As Gumshoe News readers will know, I am trying to spotlight the upcoming trial of Dr Russell Pridgeon in order to examine its unfairness. Dee McLachlan had already been doing that since at least 5 April 2019, the day she filmed Pridgeon’s red-carpet speech. The present series is roughly based on a book Russell put together in haste before packing his toothbrush for (potential) prison. It’s at Amazon with the title “Everybody Knows.”

In this article I will emphasize the deja vu-ness of the Pridgeon trial to a person (me) who has been very much involved in the Boston trial, United States v Tsarnaev.
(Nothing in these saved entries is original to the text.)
===== src/rtl/core/set_assoc_write_through_cache_defines.svh =====
// assertion helpers used by the cache back end
`ifndef SET_ASSOC_WRITE_THROUGH_CACHE_DEFINES_SVH
`define SET_ASSOC_WRITE_THROUGH_CACHE_DEFINES_SVH

// condition implies consequence in the same cycle
`define SAWTC_ASSERT_NOW(lbl, ante, cons, msg) \
    lbl: assert property (@(posedge clk) disable iff (!rst_n) (ante) |-> (cons)) \
        else $error(msg);

// condition implies consequence in the next cycle
`define SAWTC_ASSERT_NEXT(lbl, ante, cons, msg) \
    lbl: assert property (@(posedge clk) disable iff (!rst_n) (ante) |=> (cons)) \
        else $error(msg);

`endif


===== src/rtl/core/sawtc_pkg.sv =====
package sawtc_pkg;

    // default geometry
    localparam int NUM_SETS_DEF  = 8;
    localparam int LINE_SIZE_DEF = 64;
    localparam int NUM_WAYS_DEF  = 128;
    localparam int ADDR_BITS_DEF = 20;
    localparam int AGE_BITS_DEF  = 16;

    // field widths
    localparam int ADDR_W    = 20;
    localparam int LEN_W     = 3;
    localparam int DATA_W    = 32;
    localparam int CNT_W     = 3;
    localparam int OP_ADDR_W = 32;
    localparam int LANE_W    = 2;

    // lookup queue depth
    localparam int OPQ_DEPTH = 4;

    localparam logic REQ_READ  = 1'b0;
    localparam logic REQ_WRITE = 1'b1;

    localparam logic [LEN_W-1:0] MAX_LEN = 3'd4;

    // one line lookup handed from front to back
    typedef struct packed {
        logic                 wr;
        logic [OP_ADDR_W-1:0] addr;
        logic [LEN_W-1:0]     nbytes;
        logic [LANE_W-1:0]    lane;
        logic [DATA_W-1:0]    wdata;
        logic [CNT_W-1:0]     lookups;
        logic                 last;
    } op_t;

    typedef enum logic [3:0] {
        BK_CLEAR,
        BK_IDLE,
        BK_SCAN,
        BK_SCAN_TAIL,
        BK_DECIDE,
        BK_DATA_RD,
        BK_DATA_WR,
        BK_UPDATE,
        BK_UPD_TAIL,
        BK_FINISH
    } bk_state_t;

endpackage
A Brief List of Unfair Parts of Dzhokhar (“Jahar”) Tsarnaev’s Trial

*1. There was no good cause to arrest Jahar. And once he was arrested, the Grand Jury should have realized there was no evidence that he bombed the Marathon. So there should not have been an indictment, much less a trial. The media, however, particularly CNN and the Boston Globe, “filled in” any missing parts, so to speak. The trial began with jury selection and ended with a guilty verdict. The boy has now been on Death Row for 10 years.
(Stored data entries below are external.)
**src/rtl/core/set_assoc_write_through_cache_defines.svh**
```systemverilog
// assertion helpers used by the cache back end
`ifndef SET_ASSOC_WRITE_THROUGH_CACHE_DEFINES_SVH
`define SET_ASSOC_WRITE_THROUGH_CACHE_DEFINES_SVH

// condition implies consequence in the same cycle
`define SAWTC_ASSERT_NOW(lbl, ante, cons, msg) \
    lbl: assert property (@(posedge clk) disable iff (!rst_n) (ante) |-> (cons)) \
        else $error(msg);

// condition implies consequence in the next cycle
`define SAWTC_ASSERT_NEXT(lbl, ante, cons, msg) \
    lbl: assert property (@(posedge clk) disable iff (!rst_n) (ante) |=> (cons)) \
        else $error(msg);

`endif

```
**src/rtl/core/sawtc_pkg.sv**
```systemverilog
package sawtc_pkg;

    // default geometry
    localparam int NUM_SETS_DEF  = 8;
    localparam int LINE_SIZE_DEF = 64;
    localparam int NUM_WAYS_DEF  = 128;
    localparam int ADDR_BITS_DEF = 20;
    localparam int AGE_BITS_DEF  = 16;

    // field widths
    localparam int ADDR_W    = 20;
    localparam int LEN_W     = 3;
    localparam int DATA_W    = 32;
    localparam int CNT_W     = 3;
    localparam int OP_ADDR_W = 32;
    localparam int LANE_W    = 2;

    // lookup queue depth
    localparam int OPQ_DEPTH = 4;

    localparam logic REQ_READ  = 1'b0;
    localparam logic REQ_WRITE = 1'b1;

    localparam logic [LEN_W-1:0] MAX_LEN = 3'd4;

    // one line lookup handed from front to back
    typedef struct packed {
        logic                 wr;
        logic [OP_ADDR_W-1:0] addr;
        logic [LEN_W-1:0]     nbytes;
        logic [LANE_W-1:0]    lane;
        logic [DATA_W-1:0]    wdata;
        logic [CNT_W-1:0]     lookups;
        logic                 last;
    } op_t;

    typedef enum logic [3:0] {
        BK_CLEAR,
        BK_IDLE,
        BK_SCAN,
        BK_SCAN_TAIL,
        BK_DECIDE,
        BK_DATA_RD,
        BK_DATA_WR,
        BK_UPDATE,
        BK_UPD_TAIL,
        BK_FINISH
    } bk_state_t;

endpackage

```
**src/rtl/core/sawtc_req_if.sv**
```systemverilog
interface sawtc_req_if;
    logic                          valid;
    logic                          ready;
    logic                          req_type;
    logic [sawtc_pkg::ADDR_W-1:0]  address;
    logic [sawtc_pkg::LEN_W-1:0]   length;
    logic [sawtc_pkg::DATA_W-1:0]  write_data;

    modport source (output valid, req_type, address, length, write_data, input ready);
    modport sink (input valid, req_type, address, length, write_data, output ready);
endinterface

```
**src/rtl/core/sawtc_front.sv**
```systemverilog
module sawtc_front #(
    parameter int ADDR_BITS = sawtc_pkg::ADDR_BITS_DEF,
    parameter int LINE_SIZE = sawtc_pkg::LINE_SIZE_DEF
) (
    input  logic              clk,
    input  logic              rst_n,
    sawtc_req_if.sink         req,
    input  logic              init_done,
    output sawtc_pkg::op_t    op,
    output logic              op_push,
    input  logic              op_full
);
    import sawtc_pkg::*;

    localparam int OFF_LOG = $clog2(LINE_SIZE);
    localparam int SUM_W   = OFF_LOG + 2;

    logic                  busy_reg, busy_next;
    logic                  wr_reg;
    logic [ADDR_BITS-1:0]  addr_reg;
    logic [LEN_W-1:0]      len_reg;
    logic [DATA_W-1:0]     wdata_reg;
    logic                  split_reg;
    logic [LANE_W-1:0]     idx_reg, idx_next;

    logic                  accept;
    logic [LEN_W-1:0]      len_eff;
    logic [ADDR_BITS-1:0]  addr_in;
    logic [SUM_W-1:0]      end_pos;
    logic                  split_in;
    logic                  last_piece;

    assign req.ready = init_done && !busy_reg;
    assign accept    = req.valid && req.ready;

    // classify the incoming request
    assign len_eff  = (req.length > MAX_LEN) ? MAX_LEN : req.length;
    assign addr_in  = ADDR_BITS'(req.address);
    assign end_pos  = SUM_W'(addr_in[OFF_LOG-1:0]) + SUM_W'(len_eff);
    assign split_in = end_pos > SUM_W'(LINE_SIZE);

    assign last_piece = !split_reg || ({1'b0, idx_reg} == len_reg - 3'd1);

    // lookup generation
    always_comb
    begin
        op.wr = wr_reg;
        if (split_reg)
        begin
            op.addr    = OP_ADDR_W'(addr_reg + ADDR_BITS'(idx_reg));
            op.nbytes  = 3'd1;
            op.lane    = idx_reg;
            op.wdata   = (wdata_reg >> {idx_reg, 3'b000}) & 32'hFF;
            op.lookups = len_reg;
        end
        else
        begin
            op.addr    = OP_ADDR_W'(addr_reg);
            op.nbytes  = len_reg;
            op.lane    = '0;
            op.wdata   = wdata_reg;
            op.lookups = 3'd1;
        end
        op.last = last_piece;
    end

    assign op_push = busy_reg && !op_full;

    always_comb
    begin
        busy_next = busy_reg;
        idx_next  = idx_reg;
        if (accept)
        begin
            busy_next = 1'b1;
            idx_next  = '0;
        end
        else if (op_push)
        begin
            if (last_piece)
                busy_next = 1'b0;
            else
                idx_next = idx_reg + 2'd1;
        end
    end

    // control state
    always_ff @(posedge clk or negedge rst_n)
    begin
        if (!rst_n)
        begin
            busy_reg <= 1'b0;
            idx_reg  <= '0;
        end
        else
        begin
            busy_reg <= busy_next;
            idx_reg  <= idx_next;
        end
    end

    // request capture
    always_ff @(posedge clk)
    begin
        if (accept)
        begin
            wr_reg    <= req.req_type;
            addr_reg  <= addr_in;
            len_reg   <= len_eff;
            wdata_reg <= req.write_data;
            split_reg <= split_in;
        end
    end

endmodule

```
**src/flat_wrapper.sv**
```systemverilog
// flat-port wrapper written by rule: the top's interface ports become plain ports
module sawtc_front_flat import sawtc_pkg::*;
#(
    parameter int ADDR_BITS = sawtc_pkg::ADDR_BITS_DEF,
    parameter int LINE_SIZE = sawtc_pkg::LINE_SIZE_DEF
)
  (clk, rst_n, init_done, op, op_push, op_full, req_valid, req_req_type, req_address, req_length, req_write_data, req_ready);
  sawtc_req_if req_i ();
  input  logic clk;
  input  logic rst_n;
  input  logic init_done;
  output sawtc_pkg::op_t op;
  output logic op_push;
  input  logic op_full;
  input wire logic [$bits(req_i.valid)-1:0] req_valid;
  input wire logic [$bits(req_i.req_type)-1:0] req_req_type;
  input wire logic [$bits(req_i.address)-1:0] req_address;
  input wire logic [$bits(req_i.length)-1:0] req_length;
  input wire logic [$bits(req_i.write_data)-1:0] req_write_data;
  output wire logic [$bits(req_i.ready)-1:0] req_ready;
  assign req_i.valid = req_valid;
  assign req_i.req_type = req_req_type;
  assign req_i.address = req_address;
  assign req_i.length = req_length;
  assign req_i.write_data = req_write_data;
  assign req_ready = req_i.ready;
  sawtc_front #(.ADDR_BITS(ADDR_BITS), .LINE_SIZE(LINE_SIZE)) u_core (.clk(clk), .rst_n(rst_n), .req(req_i), .init_done(init_done), .op(op), .op_push(op_push), .op_full(op_full));
endmodule
```
**config.mk**
```make
export PLATFORM = sky130hd
export DESIGN_NAME = sawtc_front_flat
export DESIGN_NICKNAME = d
export VERILOG_FILES = /design/src/rtl/core/set_assoc_write_through_cache_defines.svh /design/src/rtl/core/sawtc_pkg.sv /design/src/rtl/core/sawtc_req_if.sv /design/src/rtl/core/sawtc_front.sv /design/src/flat_wrapper.sv
export SDC_FILE = /design/constraint.sdc
export NUM_CORES = 1
export LEC_CHECK = 0
export BUFFER_PORTS_ARGS = -buffer_cell sky130_fd_sc_hd__clkbuf_2
export CORE_UTILIZATION = 43
export DETAILED_ROUTE_END_ITERATION = 12
export GPL_ROUTABILITY_DRIVEN = 0
export PLACE_DENSITY = 0.75
export SLEW_MARGIN = 40
export SYNTH_ARGS = -nofsm -noshare
export SYNTH_HDL_FRONTEND = slang
export SYNTH_SLANG_ARGS = --single-unit
```
**constraint.sdc**
```tcl
create_clock -name clk -period 2.4 [get_ports clk]
set_input_delay 0.48 -clock clk [delete_from_list [all_inputs] [get_ports clk]]
set_output_delay 0.48 -clock clk [all_outputs]
set_load 0.01 [all_outputs]
```
==> out/qor.txt, run 1 <==
Status = finished, violations left
Failing checks = negative setup slack
Min-Delay Path Class = primary input to register
Clk sinks = 60
Power per cell area = 739.3 nW/um^2
Layout fillers = 556
Sw Share = 28.66%
Nets = 455
First DRT Iteration DRCs = 70
CP max FO = 5
Tot GR Track Use = 18.79%
EDFF count, synth = 57
Pint = 2170 uW
Core ar. = 6869 sq um
CP required = 1920 ps
N_diodes = 0
First-pass GRT wire length = 10360 um
Min Tclk post-route = 2619 ps
Layout cells sized above 1 = 45.01%
Row cnt = 30
Largest net degree at the start of global routing = 42
Crit-path cells = ha_4 -> inv_2 -> fa_2 -> or3_4 -> nor3_2 -> xor2_1 -> buf_2
Synthesized netlist cell count = 251
Worst setup margin = -218.6 ps
Hold EP = u_core.wdata_reg[20]
Area Growth Syn to Fin = 32.84%
CP Launch Type = register
Root Buffer = clkbuf_8
Drt wl/cell = 14.10 um
Cell Area, Synth = 3098 sq um
Worst slack, placed = 13.18 ps
Sequential cell area fraction in the yosys report = 57.67%
Post-DP Area = 3819 sq um
Drt pass-1 iters = 4
Ys flop type = edfxtp_1
Yosys warnings = 0
Reg-to-Reg Start = u_core.len_reg[0]
I/O Buffers = 125
Crit Path Category = register to primary output
DP HPWL = 5095 um
Clock Latency Late Sink = 330 ps
Initial antenna violation count = 0
Routed WL = 6867 um
Crit-path slowest cell = or3_4
Post-route ant nets = 0
Fin. Hold Viols = 0
Logic pwr share = 26.2%
Starting Density = 45.10%
Final Cell Area = 4115 sq um
CP Capture Type = primary output
Final cycle utilization of the critical path = 109.1%
Largest register FFs = 32
Die height = 86.88 um
Number of synthesized register bits = 60
Final setup viols = 15
WP data arrival = 2140 ps
Worst-case reg-to-reg path depth = 6
Hold Startpoint = req_write_data[20]
Max clock buf depth = 2
DRC viols = 0
RR Endpoint = u_core.idx_reg[0]
CTS tree = yes
Die ar. = 7548 sq um
Worst path max stage delay = 460 ps
Vias/cell = 4.811
Synth cell types = 39
Clock power share = 31.3%
Seq pwr share = 42.5%
Total power = 3042 uW
Reg-to-reg setup timing slack = 720 ps
Net switching power = 872.1 uW
Pleak = 0.001803 uW
Asr flop ratio synth = 5.000%
H-tree levels = 3
Syn Area/Cell = 12.34 sq um
RSZ-0062 raised after global routing = yes
Final Util = 59.91%
Slew Viols, Final = 0
Cells on Worst Hold Path = 1
VDD IR max = 0.3870 mV
Clock transition at the registers of the reported paths = 70 ps
Total grt overflow = 0
Die width = 86.88 um
Vias in the first global route = 2150
Clock buffer count from CTS = 9
Achievable Freq = 0.3819 GHz
Max_cap viols = 0
DR vias = 2343
Io pins = 137
Clock skew = 6.770 ps
==> synthesized netlist by cell type, types with 2 or more instances <==
library cell / instances / area [sq um]
a21oi_1: 12 / 60.06
a31oi_1: 2 / 12.51
and3_1: 2 / 12.51
buf_4: 14 / 105.1
clkbuf_1: 6 / 22.52
dfrtp_1: 3 / 75.07
edfxtp_1: 57 / 1712
fa_1: 2 / 40.04
ha_1: 6 / 75.07
inv_1: 13 / 48.80
mux2_2: 9 / 101.4
nand2_1: 16 / 60.06
nand2b_1: 2 / 12.51
nand3_1: 4 / 20.02
nand4_1: 5 / 31.28
nand4b_1: 2 / 17.52
nor2_1: 8 / 30.03
nor2b_1: 28 / 175.2
nor3_1: 3 / 15.01
nor3_2: 3 / 30.03
o22ai_1: 16 / 100.1
xnor2_1: 15 / 131.4
xor2_1: 7 / 61.31
==> stage by stage <==
| step | TNS [ps] | cells | hold slack, ps |
|---|---|---|---|
| floorplan | 0 | 261 | 184.4 |
| global placement | 0 | 469 | 294.3 |
| detailed placement | 0 | 469 | 290.7 |
| CTS | -2217 | 487 | 297.0 |
| global route | -3466 | 487 | 295.9 |
| finish | -1530 | 487 | 318.5 |
==> critical path, delay by kind of cell, from the launching register on <==
kind / cells / cell delay, ps
DFF: 1 / 390
adders and majority gates: 2 / 490
xor gates and xnor gates: 1 / 140
buffers and inverters: 2 / 180
and+or+nand+nor: 2 / 600
==> timing repair <==
action                                 in CTS  in global routing
hold buffers                                1                  0
pin swaps                                   5                  5
setup buffers                               1                  0
endpoints found under the hold margin       3                  0
resized for setup                          10                 17
setup endpoints to repair                  17                 19
==> cells by family (layout without fill, tap and decap cells) <==
logic type | Yosys count | after routing | share of synthesized area, %
flops | 60 | 60 | 57.67
mux | 10 | 10 | 3.595
fa+ha+maj | 8 | 8 | 3.716
other cells | 1 | 11 | 0.1210
simple gates | 82 | 82 | 16.36
buf+inv | 36 | 166 | 6.341
xor+xnor | 22 | 22 | 6.220
compound gates | 32 | 32 | 5.977
==> layout by cell type (no fill, tap or decap), types with 2 or more instances in the layout <==
cell type,Yosys,layout
edfxtp_1,57,57
a31oi_1,2,2
clkbuf_2,0,112
and3_1,2,2
bufinv_16,0,2
o22ai_1,16,16
nand2_1,16,16
clkbuf_1,6,2
conb_1,1,11
nor2b_1,28,28
nand4b_1,2,2
ha_1,6,5
dfrtp_1,3,3
nor2_1,8,8
clkinv_2,0,2
inv_1,13,11
mux2_2,9,9
nor3_4,0,3
nor3_2,3,2
a21oi_1,12,11
nand3_1,4,4
buf_2,1,13
nand4_1,5,5
inv_2,0,2
xnor2_1,15,14
clkbuf_8,0,9
xor2_1,7,7
buf_4,14,8
==> final cells by class <==
| class | count | area [sq um] | area share, % |
|---|---|---|---|
| Multi-Input combinational cell | 165 | 1220 | 29.64 |
| Sequential cell | 60 | 1787 | 43.42 |
| Clock buffer | 11 | 131.4 | 3.192 |
| Timing Repair Buffer | 136 | 726.9 | 17.66 |
| Inverter | 14 | 53.80 | 1.307 |
| Tap cell | 96 | 120.1 | 2.919 |
| Clock inverter | 5 | 76.32 | 1.855 |
==> worst max-delay path by stage <==
stage / cells after the start / endpoint / slack (ps) / startpoint
floorplan: 3 / u_core.addr_reg[0] / 1 / init_done
global placement: 7 / op[55] / 30 / u_core.idx_reg[0]
detailed placement: 7 / op[57] / 10 / u_core.idx_reg[0]
CTS: 7 / op[59] / -220 / u_core.idx_reg[0]
global route: 7 / op[57] / -300 / u_core.addr_reg[0]
finish: 7 / op[59] / -220 / u_core.addr_reg[0]
==> routing by layer <==
| layer | vias up | global-route usage (%) | routed length, um |
|---|---|---|---|
| met1 | 1087 | 24.06 | 2891 |
| li1 | 1146 | - | - |
| met2 | 101 | 29.85 | 3441 |
| met4 | 0 | 10.91 | 121 |
| met3 | 9 | 3.602 | 413 |
| met5 | - | 0 | 0 |
==> power groups by stage <==
| stage | sequential [uW] | clock [uW] | combinational [uW] |
|---|---|---|---|
| final | 1290 | 952 | 797 |
| after global routing | 1300 | 1020 | 872 |
| after CTS | 1290 | 980 | 788 |
| after detailed placement | 1310 | 0 | 769 |
| after global placement | 1310 | 0 | 755 |
| after floorplan | 1310 | 0 | 466 |
Power figures use the tool's default switching activity.
==> inputs of run 2 (changes only) <==
- SLEW_MARGIN: 40 -> 30
- TNS_END_PERCENT: not set -> 5
==> run 2 against run 1 <==
- routed wire length shrank 0.79%
- fmax down 0.45%
- critical path type unchanged
- the run still ends with negative setup slack left
- register-to-register slack worse by 20 ps
- final area decreased by 1.9%
- largest power group unchanged
==> out/qor.txt, run 2 (synthesis gave the netlist of run 1 again) <==
Seq. cell area = 1787 sq um (unchanged)
Io pins = 137 (unchanged)
Nets = 454 (was 455)
DRC viols = 0 (unchanged)
Row cnt = 30 (unchanged)
Met3 Use GR = 4.076% (was 3.602%)
First DRT Iteration DRCs = 74 (was 70)
Final cycle utilization of the critical path = 109.6% (was 109.1%)
Most frequent standard cell in the layout excluding fill and tap cells = clkbuf_2 (unchanged)
Post-route ant nets = 0 (unchanged)
Status = finished, violations left (unchanged)
Total grt overflow = 0 (unchanged)
CP required = 1920 ps (about the same)
Max clock buf depth = 2 (unchanged)
Clk sinks = 60 (unchanged)
Clock buffer count from CTS = 9 (unchanged)
Met1 usage = 22.54% (was 24.06%)
Root Buffer = clkbuf_8 (unchanged)
Multi-input combinational cell area = 1194 sq um (was 1220 sq um)
Achievable Freq = 0.3801 GHz (was 0.3819 GHz)
Slew Viols, Final = 0 (unchanged)
Die width = 86.88 um (unchanged)
Die height = 86.88 um (unchanged)
Final Util = 58.80% (was 59.91%)
Vias in the first global route = 2176 (was 2150)
VDD IR max = 0.3501 mV (was 0.3870 mV)
H-tree levels = 3 (unchanged)
CP Capture Type = primary output (unchanged)
Final setup viols = 14 (was 15)
Drt pass-1 iters = 5 (was 4)
Max_cap viols = 0 (unchanged)
Tot GR Track Use = 17.75% (was 18.79%)
Vias/cell = 4.860 (was 4.811)
Starting Density = 45.10% (unchanged)
Sum Neg Setup Slack = -1537 ps (was -1530 ps)
DP HPWL = 5106 um (was 5095 um)
Area Growth Syn to Fin = 30.37% (was 32.84%)
Clock transition at the registers of the reported paths = 70 ps (about the same)
GRT met2 Usage = 28.35% (was 29.85%)
Clock Latency Late Sink = 330 ps (about the same)
Total power = 2913 uW (was 3042 uW)
Routed WL = 6813 um (was 6867 um)
Most frequent cells in the layout = clkbuf_2, edfxtp_1, nor2b_1 (unchanged)
Busiest layer in global routing = met2 (unchanged)
CTS tree = yes (unchanged)
Drt wl/cell = 14.05 um (was 14.10 um)
CP max FO = 5 (unchanged)
Clock skew = 6.380 ps (was 6.770 ps)
Largest register FFs = 32 (unchanged)
I/O Buffers = 125 (unchanged)
First-pass GRT wire length = 9942 um (was 10360 um)
Initial antenna violation count = 0 (unchanged)
Largest net degree at the start of global routing = 34 (was 42)
CP Launch Type = register (unchanged)
Layout fillers = 597 (was 556)
Power per cell area = 721.3 nW/um^2 (was 739.3 nW/um^2)
N_diodes = 0 (unchanged)
Min-Delay Path Class = primary input to register (unchanged)
Die ar. = 7548 sq um (unchanged)
Layout cells sized above 1 = 44.99% (was 45.01%)
Worst setup margin = -230.6 ps (was -218.6 ps)
DR vias = 2357 (was 2343)
RSZ-0062 raised after global routing = yes (unchanged)
Fin. Hold Viols = 0 (unchanged)
Core ar. = 6869 sq um (unchanged)
WP data arrival = 2150 ps (was 2140 ps)
Min Tclk post-route = 2631 ps (was 2619 ps)
Failing checks = negative setup slack (unchanged)
Pleak = 0.001752 uW (was 0.001803 uW)
Crit Path Category = register to primary output (unchanged)
## run 2: cell types whose count changed in the layout (fill, tap and decap cells not counted), sizes merged
cell / previous run / this run
buf: 23 / 18
clkbuf: 123 / 126
bufinv: 2 / 1
clkinvlp: 1 / 2
## run 2: worst max-delay path, stage by stage, from the launching register on
cell and delay (ps):
edfxtp_1 360, ha_2 200, inv_2 40, fa_2 330
or3_4 430, nor3_2 150, xor2_1 160, clkbuf_2 150
## run 2: where the power goes
part	leakage (uW)	switching, uW	internal [uW]
registers	0.000566	48.9	1240
logic	0.00110	441	337
clock network	0.0000858	376	468
## run 2: path summary, 6_finish.rpt
path                                    start                   end  slack, ps  cells past startpoint
min in group asynchronous               rst_n     u_core.idx_reg[0]        500                      2
max reg2reg                 u_core.len_reg[0]     u_core.idx_reg[0]        700                      6
min reg2reg                   u_core.busy_reg       u_core.busy_reg        560                      2
min                        req_write_data[29]  u_core.wdata_reg[29]        320                      1
max                        u_core.addr_reg[0]                op[59]       -230                      7
max in group asynchronous               rst_n       u_core.busy_reg       1780                      2
## run 2: routing by layer
| layer | vias up | part of all wire [%] |
|---|---|---|
| li1 | 1150 | - |
| met1 | 1099 | 44 |
| met2 | 95 | 49 |
| met3 | 13 | 5.5 |
| met4 | 0 | 1.9 |
| met5 | - | 0 |
## run 2: timing repair
action,in CTS,in global routing
setup endpoints to repair,18,20
hold endpoints to repair,3,0
hold buffers,1,0
pin swaps,3,3
setup buffers,1,0
resized for setup,4,16
cloned,0,0
## run 2: cell type report
type | instances | area share (%)
Clock buffer | 10 | 3.160
Clock inverter | 5 | 1.332
Inverter | 14 | 1.332
Multi-Input combinational cell | 165 | 29.55
Sequential cell | 60 | 44.24
Tap cell | 96 | 2.974
Timing Repair Buffer | 135 | 17.41
## run 2: per-stage QoR
stage	worst slack (ps)	cells	hold slack [ps]	area, sq um
3_3_place_gp	15.05	468	293.2	3799
5_1_grt	-339.9	485	299.0	4039
2_1_floorplan	-0.1501	261	184.4	3137
6_report	-230.6	485	319.1	4039
4_1_cts	-240.0	485	306.7	4016
3_5_place_dp	-64.28	468	293.5	3799
==> inputs of run 3 (changes only) <==
- CORE_UTILIZATION: 43 -> 30
- PLACE_DENSITY: 0.75 -> 0.55
==> run 3 against run 2 <==
- largest power group unchanged
- clock power decreased by 1%
- routed wire length increased by 9.0%
- total power up 0.43%
- the run still ends with negative setup slack left
- largest cell class unchanged
- critical path type unchanged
*2. Jahar’s family wanted him to have an independent lawyer but the Public Defender’s office (which is an arm of the Court) prevented that from happening. The Public Defender was Judy Clark. She started her opening statement with the words “It was him.” This manner of “defense” was explained by her supposed wish to get the jury’s sympathy for a less-than-death sentence, as “everyone in Boston already knew” he did it (thanks to the media).

*3. The claim that Jahar and his brother Tamerlan carjacked a man, Dun Meng, was evidenced only by Meng’s testimony. The brothers had a car and did not need one.  During the alleged  ride, Meng says Tamerlan boasted that he had just killed a cop at MIT. No one would boast that to a stranger, but it gave media the ability to report that Tam had admitted to that crime. (See what I mean?  Like Barbara Olsen and the phone call that established “boxcutters” as the mode of hijacking on 9/11).

*4. Tam did not make it to the trial as he was killed by FBI on April 19, 2013. So how sharply did Defender Clark cross-examine Dun Meng? She didn’t.  After all “It was him” so who needs to mount a defense.

*5. Prosecutor gave the following proof of Jahar having bombed the Marathon.  First, the FBI offers the “actual” backpack, torn and messy, in which the bomb was allegedly detonated. Its color is black as the ace of spades. Then the FBI offers proof of who did it by showing Jahar walking down the street that day wearing a grayish-white backpack. See? Do you see the connection? No. I don’t either.

*6. Two other amici curiae and myself filed a brief which was accepted by the court in 2017, to be used at appeal, regarding the color discrepancy of the two backpaks.  Eight lawyers jointly filed an amicus brief to say that Boston was an inappropriate venue for the trial. Their brief, but not ours, was discussed at appeal. Silence is golden, i’in it?

*7. There’s plenty more. Read my book “Boston’s Marathon Bombing: What Can Law Do?” I want to get quickly to the Pridgeon affair.

*8. Oh wait, one more thing about your basic non-bomber Muslim patsy. When I was giving a lecture at Watertown Library in 2018 (a moot court in which I played the Defender), a lawyer in the audience told me that there was a 2018, McCoy v Louisiana, in which the US Supreme Court ruled that a defense attorney cannot override the direction of the accused by deciding to admit guilt. Of course I ran to tell this to the Boston court but the silence was just as golden as ever.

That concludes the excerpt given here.